New research may explain why symptoms of ADHD and ASD present differently between sexes
A recent study found that a rare human gene variant, which is featured in many neuropsychiatric disorders, impacted the brain regions and behaviors of male and female mice differently. According to researchers, this may explain why symptoms of neuropsychiatric disorders like attention- deficit/hyperactivity disorder (ADHD) and autism spectrum disorder (ASD) often differ between males and females.
The study, published in the journal, Molecular Psychiatry, was led by Randy Blakely, PhD, professor of biomedical science at Schmidt College of Medicine at Florida Atlantic University (FAU) and executive director of the FAU Stiles-Nicholson Brain Institute in Boca Raton, Florida. For the investigation, Blakely teamed up with neuroscientists from FAU and the University of North Dakota School of Medicine and Health Sciences in Grand Forks, North Dakota, to discover whether a rare genetic variant reacted differently between male and female rodent models.
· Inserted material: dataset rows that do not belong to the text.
File: config.mk
export PLATFORM = sky130hd
export DESIGN_NAME = imu_frame_deframer_unit
export DESIGN_NICKNAME = d
export VERILOG_FILES = /design/src/hdl/ifd_pkg.sv /design/src/hdl/ifd_parser.sv /design/src/hdl/imu_frame_deframer_unit.sv
export SDC_FILE = /design/constraint.sdc
export NUM_CORES = 1
export LEC_CHECK = 0
export BUFFER_PORTS_ARGS = -buffer_cell sky130_fd_sc_hd__buf_2
export CELL_PAD_IN_SITES_DETAIL_PLACEMENT = 1
export CELL_PAD_IN_SITES_GLOBAL_PLACEMENT = 1
export CORE_ASPECT_RATIO = 1.1
export CORE_MARGIN = 4
export CORE_UTILIZATION = 46
export DETAILED_ROUTE_END_ITERATION = 10
export GPL_ROUTABILITY_DRIVEN = 0
export PLACE_DENSITY_LB_ADDON = 0.3
export SYNTH_ARGS = -nofsm -noshare
export SYNTH_HDL_FRONTEND = slang
export SYNTH_HIERARCHICAL = 1
export SYNTH_SLANG_ARGS = --single-unit
export TNS_END_PERCENT = 10
File: constraint.sdc
create_clock -name clk -period 3.7 [get_ports clk]
set_input_delay 1.11 -clock clk [delete_from_list [all_inputs] [get_ports clk]]
set_output_delay 1.11 -clock clk [all_outputs]
set_load 0.005 [all_outputs]
File: src/hdl/ifd_pkg.sv
package ifd_pkg;

	// Default number of 32-bit data words in one frame.
	localparam int unsigned WORD_COUNT_DEF = 18;

	localparam logic [7:0] HDR_PREAMBLE    = 8'hFA;
	localparam logic [7:0] BUS_ID_RESET    = 8'hFF;
	localparam logic [7:0] MSG_ID_RESET    = 8'h32;

	localparam int unsigned BYTE_W   = 8;
	localparam int unsigned INDEX_W  = 5;
	localparam int unsigned VALUE_W  = 32;
	localparam int unsigned CFG_IDX_W = 1;

	// Configuration register indexes.
	localparam logic [CFG_IDX_W-1:0] REG_BUS_ID = 1'b0;
	localparam logic [CFG_IDX_W-1:0] REG_MSG_ID = 1'b1;

	typedef struct packed {
		logic [BYTE_W-1:0] bus_id;
		logic [BYTE_W-1:0] msg_id;
	} cfg_t;

	typedef struct packed {
		logic               valid;
		logic [INDEX_W-1:0] index;
		logic [VALUE_W-1:0] value;
		logic               last;
	} result_t;

	typedef struct packed {
		logic in_frame;
	} status_t;

endpackage

File: src/hdl/ifd_parser.sv
module ifd_parser #(
	parameter int unsigned WORD_COUNT = ifd_pkg::WORD_COUNT_DEF
) (
	input  logic                     clk,
	input  logic                     arst_n,
	input  logic                     take,
	input  logic [ifd_pkg::BYTE_W-1:0] rx_byte,
	input  ifd_pkg::cfg_t            cfg,
	output ifd_pkg::result_t         res,
	output ifd_pkg::status_t         status
);
	import ifd_pkg::*;

	localparam int unsigned POS_W = $clog2(4 * WORD_COUNT + 4);
	localparam logic [POS_W-1:0] STATUS_POS  = POS_W'(4 * WORD_COUNT);
	localparam logic [POS_W-1:0] CNT_HI_POS  = POS_W'(4 * WORD_COUNT + 1);
	localparam logic [POS_W-1:0] CNT_END_POS = POS_W'(4 * WORD_COUNT + 2);
	localparam logic [BYTE_W-1:0] HDR_LENGTH = BYTE_W'(4 * WORD_COUNT + 3);
	localparam logic [INDEX_W-1:0] STATUS_IDX  = INDEX_W'(WORD_COUNT);
	localparam logic [INDEX_W-1:0] COUNTER_IDX = INDEX_W'(WORD_COUNT + 1);

	logic                in_frame_q;
	logic [23:0]         recent_q;
	logic [POS_W-1:0]    pos_q;
	logic [VALUE_W-1:0]  acc_q;

	logic                in_frame_d;
	logic [23:0]         recent_d;
	logic [POS_W-1:0]    pos_d;
	logic [VALUE_W-1:0]  acc_d;
	logic [VALUE_W-1:0]  acc_shift;
	logic [7:0]          pos_ext;
	logic                hdr_hit;

	assign acc_shift = {acc_q[VALUE_W-BYTE_W-1:0], rx_byte};
	assign pos_ext   = 8'(pos_q);
	assign hdr_hit   = (recent_q == {HDR_PREAMBLE, cfg.bus_id, cfg.msg_id})
		&& (rx_byte == HDR_LENGTH);

	always_comb begin
		in_frame_d = in_frame_q;
		recent_d   = recent_q;
		pos_d      = pos_q;
		acc_d      = acc_q;
		res        = '0;
		if (!in_frame_q) begin
			if (hdr_hit) begin
				in_frame_d = 1'b1;
				pos_d      = '0;
				acc_d      = '0;
				recent_d   = '0;
			end else begin
				recent_d = {recent_q[15:0], rx_byte};
			end
		end else begin
			if (pos_q < STATUS_POS) begin
				acc_d = acc_shift;
				if (pos_q[1:0] == 2'b11) begin
					res.valid = 1'b1;
					res.index = pos_ext[6:2];
					res.value = acc_shift;
					acc_d     = '0;
				end
			end else if (pos_q == STATUS_POS) begin
				res.valid = 1'b1;
				res.index = STATUS_IDX;
				res.value = VALUE_W'(rx_byte);
				acc_d     = '0;
			end else if (pos_q == CNT_HI_POS) begin
				acc_d = VALUE_W'(rx_byte);
			end else if (pos_q == CNT_END_POS) begin
				res.valid = 1'b1;
				res.index = COUNTER_IDX;
				res.value = VALUE_W'({acc_q[7:0], rx_byte});
				res.last  = 1'b1;
				acc_d     = '0;
			end
			// The checksum byte closes the frame without being checked.
			if (pos_q > CNT_END_POS) begin
				in_frame_d = 1'b0;
				pos_d      = '0;
				acc_d      = '0;
			end else begin
				pos_d = pos_q + 1'b1;
			end
		end
		if (!take) begin
			res.valid = 1'b0;
		end
	end

	always_ff @(posedge clk or negedge arst_n) begin
		if (!arst_n) begin
			in_frame_q <= 1'b0;
			recent_q   <= '0;
			pos_q      <= '0;
			acc_q      <= '0;
		end else if (take) begin
			in_frame_q <= in_frame_d;
			recent_q   <= recent_d;
			pos_q      <= pos_d;
			acc_q      <= acc_d;
		end
	end

	assign status.in_frame = in_frame_q;

endmodule

File: src/hdl/imu_frame_deframer_unit.sv
// A result appears on the master side in the cycle after the byte that completes it is taken.
// Throughput: one byte per cycle; the input is stalled only while a result waits unread.
// Each byte is parsed by combinational logic in front of one output register.
// Reset (arst_n low, asynchronous) clears the search window and frame state and
// returns the bus id to 0xFF and the message id to 0x32.
module imu_frame_deframer_unit #(
	parameter int unsigned WORD_COUNT = ifd_pkg::WORD_COUNT_DEF
) (
	input  logic                          clk,
	input  logic                          arst_n,
	input  logic                          s_tvalid,
	output logic                          s_tready,
	input  logic [7:0]                    s_tdata,   // [7:0] rx_byte
	output logic                          m_tvalid,
	input  logic                          m_tready,
	output logic [39:0]                   m_tdata,   // [4:0] field_index, [36:5] field_value
	output logic                          m_tlast,   // frame_last
	input  logic                          cfg_valid,
	output logic                          cfg_ready,
	input  logic [ifd_pkg::CFG_IDX_W-1:0] cfg_index,
	input  logic [7:0]                    cfg_data
);
	import ifd_pkg::*;

	cfg_t               cfg_q;
	result_t            res;
	status_t            status;
	logic               s_take;
	logic               m_tvalid_q;
	logic [INDEX_W-1:0] index_q;
	logic [VALUE_W-1:0] value_q;
	logic               last_q;

	assign cfg_ready = 1'b1;

	always_ff @(posedge clk or negedge arst_n) begin
		if (!arst_n) begin
			cfg_q.bus_id <= BUS_ID_RESET;
			cfg_q.msg_id <= MSG_ID_RESET;
		end else if (cfg_valid && cfg_ready) begin
			case (cfg_index)
				REG_BUS_ID: cfg_q.bus_id <= cfg_data;
				REG_MSG_ID: cfg_q.msg_id <= cfg_data;
				default: ;
			endcase
		end
	end

	// A new byte is taken whenever the output register is empty or being drained.
	assign s_tready = !m_tvalid_q || m_tready;
	assign s_take   = s_tvalid && s_tready;

	ifd_parser #(
		.WORD_COUNT(WORD_COUNT)
	) u_parser (
		.clk     (clk),
		.arst_n  (arst_n),
		.take    (s_take),
		.rx_byte (s_tdata),
		.cfg     (cfg_q),
		.res     (res),
		.status  (status)
	);

	always_ff @(posedge clk or negedge arst_n) begin
		if (!arst_n) begin
			m_tvalid_q <= 1'b0;
		end else if (res.valid) begin
			m_tvalid_q <= 1'b1;
		end else if (m_tready) begin
			m_tvalid_q <= 1'b0;
		end
	end

	always_ff @(posedge clk) begin
		if (res.valid) begin
			index_q <= res.index;
			value_q <= res.value;
			last_q  <= res.last;
		end
	end

	assign m_tvalid = m_tvalid_q;
	assign m_tdata  = {3'b000, value_q, index_q};
	assign m_tlast  = last_q;

	a_no_result_while_searching: assert property (@(posedge clk) disable iff (!arst_n)
		!status.in_frame |-> !res.valid)
		else $error("result produced during header search");

	a_result_needs_byte: assert property (@(posedge clk) disable iff (!arst_n)
		res.valid |-> s_take)
		else $error("result produced without an input transaction");

	a_last_is_counter: assert property (@(posedge clk) disable iff (!arst_n)
		m_tvalid && m_tlast |-> m_tdata[4:0] == INDEX_W'(WORD_COUNT + 1))
		else $error("last flag on a field other than the sample counter");

	a_frame_continues_after_counter: assert property (@(posedge clk) disable iff (!arst_n)
		res.valid && res.last |=> status.in_frame)
		else $error("frame closed before the checksum byte");

endmodule

# After elaboration in Yosys (flattened, before gate mapping)
# Cells that the tools add are included.
# word_totals
ff_bits,111
inputBits,22
output_inout_bits,44
elab_cells,60
# classes
n_addsub,1
magnitude_cmp,2
eq_ne,7
muxes,26
n_bitwise,2
reduce_logical,12
# ops
op,count
24-bit 2-to-1 mux,9
39-bit 2-to-1 mux,3
38-bit 2-to-1 mux,3
24-bit == test,1
7-bit == test (second input constant),3
7-bit 2-to-1 mux,3
8-bit by 7-bit == test with 1-bit output (second input constant),1
1-bit 2-to-1 mux,8
2-bit AND reduction,4
7-bit by 1-bit adder with 7-bit output (second input constant),1
7-bit greater-than comparator (second input constant),1
7-bit less-than comparator (second input constant),1
6-bit inequality test (second input constant),1
2-bit nonzero test,2
4-bit OR reduction,1
3-bit AND reduction,1
2-bit == test (second input constant),1
1-bit logical AND,2
1-bit NOT,2
1-bit logical NOT,1
1-bit logical OR,1

# Depth between registers and ports, before layout
# Gate-level depths: netlist of the first run.
# logic_depth
word_depth,8
mapped_depth,8
mapped_depth_nobuf,7

# By module
# Netlist of the first run, hierarchy kept.
# modules_own_cells
module,n_inst,cells_each,area_per_inst_um2,seq_area_each_um2
ifd_parser,1,292,2945.3,1401.3
imu_frame_deframer_unit,1,83,1878.1,1580.3

# Worst setup path after synthesis of the first run
# No wires, ideal clock.
# synth_path
path_type,register -> register
from,register u_parser.pos_q[4]
to,register index_q[0] (enable)
setup_ns,0.399
arrival_ns,2.495
required_ns,3.301
setup_slack_ns,0.805
path_stages_with_launch,6
path_buffers,1
synth_period_minus_slack_ns,2.895
cell_sequence,dfrtp_1 > clkbuf_1 > nor4_1 > o21ai_0 > a21oi_1 > and2_1
# synth_lines
item,line,rtl
from (decl),ifd_parser.sv:24,logic [POS_W-1:0] pos_q;
from (signal assigned),ifd_parser.sv:101,pos_q <= pos_d;
to (signal assigned),imu_frame_deframer_unit.sv:77,index_q <= res.index;
to (decl),imu_frame_deframer_unit.sv:30,logic [INDEX_W-1:0] index_q;

# Worst setup path after layout of the first run
# layout_path
from,input s_tdata[4]
to,register u_parser.acc_q[0]
# layout_between
elab_chain_len,4
# layout_rtl
item,line,rtl
from (decl),imu_frame_deframer_unit.sv:13,"input logic [7:0] s_tdata,"
8-bit by 7-bit == test with 1-bit output,ifd_parser.sv:38,&& (rx_byte == HDR_LENGTH);
1-bit logical AND,ifd_parser.sv:38,
2-bit nonzero test (no source line),-,
3-bit AND reduction (no source line),-,
to (signal assigned),ifd_parser.sv:97,acc_q <= '0;
to (signal assigned),ifd_parser.sv:102,acc_q <= acc_d;
to (decl),ifd_parser.sv:25,logic [VALUE_W-1:0] acc_q;
# No other way between the ends.
# A chain may end at the register's enable or synchronous reset.

==> summary.md, run 1 <==
| Metric | Value |
|---|---|
| Status | complete, no violations |
| Asr flop ratio synth | 65.8% |
| Vias per cell | 5.21 |
| Dpl ws | 516 ps |
| Seq cells post-synth | 111 |
| Worst-path maximum fanout | 24 |
| Worst r2r dst | value_q[13]$_DFFE_PP_ |
| Hold depth | 1 |
| Top FF cell, synth | dfrtp_1 |
| Congestion Overflow GR | 0 |
| Final setup vio count | 0 |
| Post-layout min period | 2780 ps |
| Arr. time, crit path | 3080 ps |
| Inserted Clock Buffers | 9 |
| Post-synth EDFFs | 38 |
| Post-route cell area | 5480 um^2 |
| Initial DRC count | 124 |
| Static Leak | 2.44 nW |
| Placed inst area | 5280 um^2 |
| Final Slew Violations | 0 |
| Layout Nets | 465 |
| Pwr per Cell Area | 413 nW/um^2 |
| Most common cell after layout, fill and taps aside | dfrtp_1 |
| First-pass DRT Iterations | 4 |
| Row cnt | 38 |
| Clock Latency Late Sink | 380 ps |
| Type of the worst min-delay path | register to register |
| F_max | 359 MHz |
| ANT cells | 0 |
| CTS Hold Bufs | 0 |
| Port bufs | 61 |
| Worst R2R Start | u_parser/pos_q[4]$_DFFE_PN0P_ |
| CP Data Required Time | 3990 ps |
| CTS Buffer Depth | 2 |
| Mapped Area | 4820 um^2 |
| RSZ-0062 raised after global routing | false |
| ANT nets after route | 0 |
| Final period utilization | 75.2% |
| Final setup TNS | 0 ps |
| Die height | 115 um |
| Final hold violations | 0 |
| Total track usage | 17.5% |
| Die width | 106 um |
| First-pass GRT wire length | 16600 um |
| Post-synth cell types | 47 |
| Crit end category | register |
| Detailed Route WL | 10000 um |
| Die area | 12200 um^2 |
| Layout overhead on the synthesized area | 13.5% |
| Hpwl dp | 7160 um |
| Initial cell density of the core | 48.1% |
| Largest net degree at the start of global routing | 74 |
| Clock Pin Slew Worst Setup and Hold Paths | 100 ps |
| Adder-Cell Fraction of Synth Area | 1.04% |
| Synth Area in Simple Gates | 11.6% |
| Yosys warns | 6 |
| Hold Startpoint | u_parser/recent_q[16]$_DFFE_PN0P_ |
| Total of max-cap violations | 0 |
| Reg2Reg Depth | 6 |
| H-tree depth | 3 |
| VDD IR-drop max | 0.000306 V |
| Worst setup margin | 916 ps |
| CTS tree | built |
| Io pins | 66 |
| Hold endpoint | u_parser/recent_q[16]$_DFFE_PN0P_ |
| Clk root buf | clkbuf_8 |
| Post-CTS setup buffers | 0 |
| Post-CTS Resized | 0 |
| Clock sink count | 111 |
| Post-synthesis sequential area ratio | 61.8% |
| Antenna violations before repair | 0 |
| Largest family of logic cells by synthesized area | simple AND/OR/NAND/NOR gates |
| DR vias | 3045 |
| Avg Cell Area, Syn | 12.9 um^2 |
| Slew margin rel. | 40.0% |
| Mux cell area share after synthesis | 10.5% |
| WS Path Type | input port to register |
| FF-to-FF setup slack | 1080 ps |
| WL/cell | 17.2 um |
| Hold Slack | 522 ps |
| Worst Tran Pin Value | 900 ps |
| Layout Utilization | 54.6% |
| Cells after Synth | 375 |
| Synth Area in XOR/XNOR | 2.91% |
| Synth Area in Compound Gates | 6.93% |
| Max Clock Skew | 13.6 ps |
| Crit path launch type | input port |
| DRC viols | 0 |
| Vias in the first global route | 3216 |
| Core Region | 10000 um^2 |
| Share of cells above drive strength 1 | 27.5% |
| Most frequent cells in the layout | 62 x dfrtp_1, 61 x buf_2, 38 x edfxtp_1, 31 x nand2_1, 29 x inv_1 |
In a previous study, Blakely and his team analyzed changes in dopamine regulatory genes in children diagnosed with ADHD and identified a genetic variant that distinctly altered the function of the dopamine transporter (DAT). Rather than removing dopamine from synapses, DAT’s normal function, the DAT variant spit out dopamine, failing to efficiently remove it from the cell, according to the study. Blakely and other researchers from the prior study also found that the DAT variant was associated with changes in behavior and drug responses in the mice, altering pathways related to locomotor activation, habitual behavior, and impulsivity. These tests, however, were only conducted on male mice.
For this study, Blakely and his team conducted experiments on both male and female mice, and compared their behavioral changes related to the DAT variant. The results showed the DAT variant had region-specific, sex-based patterns of DAT regulation. Upon further research, scientists discovered these differences were due to a circuit flip in how brain pathways in males and females use a key DAT regulator protein.
The study’s results also showed that these sex-dependent changes to DAT regulation patterns also impacted the behavior of male and female mice with the variant. In comparison to wildtype females, the females with the mutation appeared more anxious and struggled more with novelty recognition. Males with the mutation were less social and demonstrated increased perseverative behavior, behaviors not observed in the female mice.
According to researchers, these results suggest that genetic mutations associated with neuropsychiatric disorders may impact males and females differently and cause varying behavioral changes.
“What our study shows is that behavioral generalizations across the sexes may limit diagnosis of mental illness, particularly if one sex translates alterations into outward signs such as hyperactivity and aggression versus more internal manifestations such as learning, memory and mood, even when the same molecular pathology is at work,” said first author of the report, Adele Stewart, PhD, a professor of biomedical science at Schmidt College of Medicine.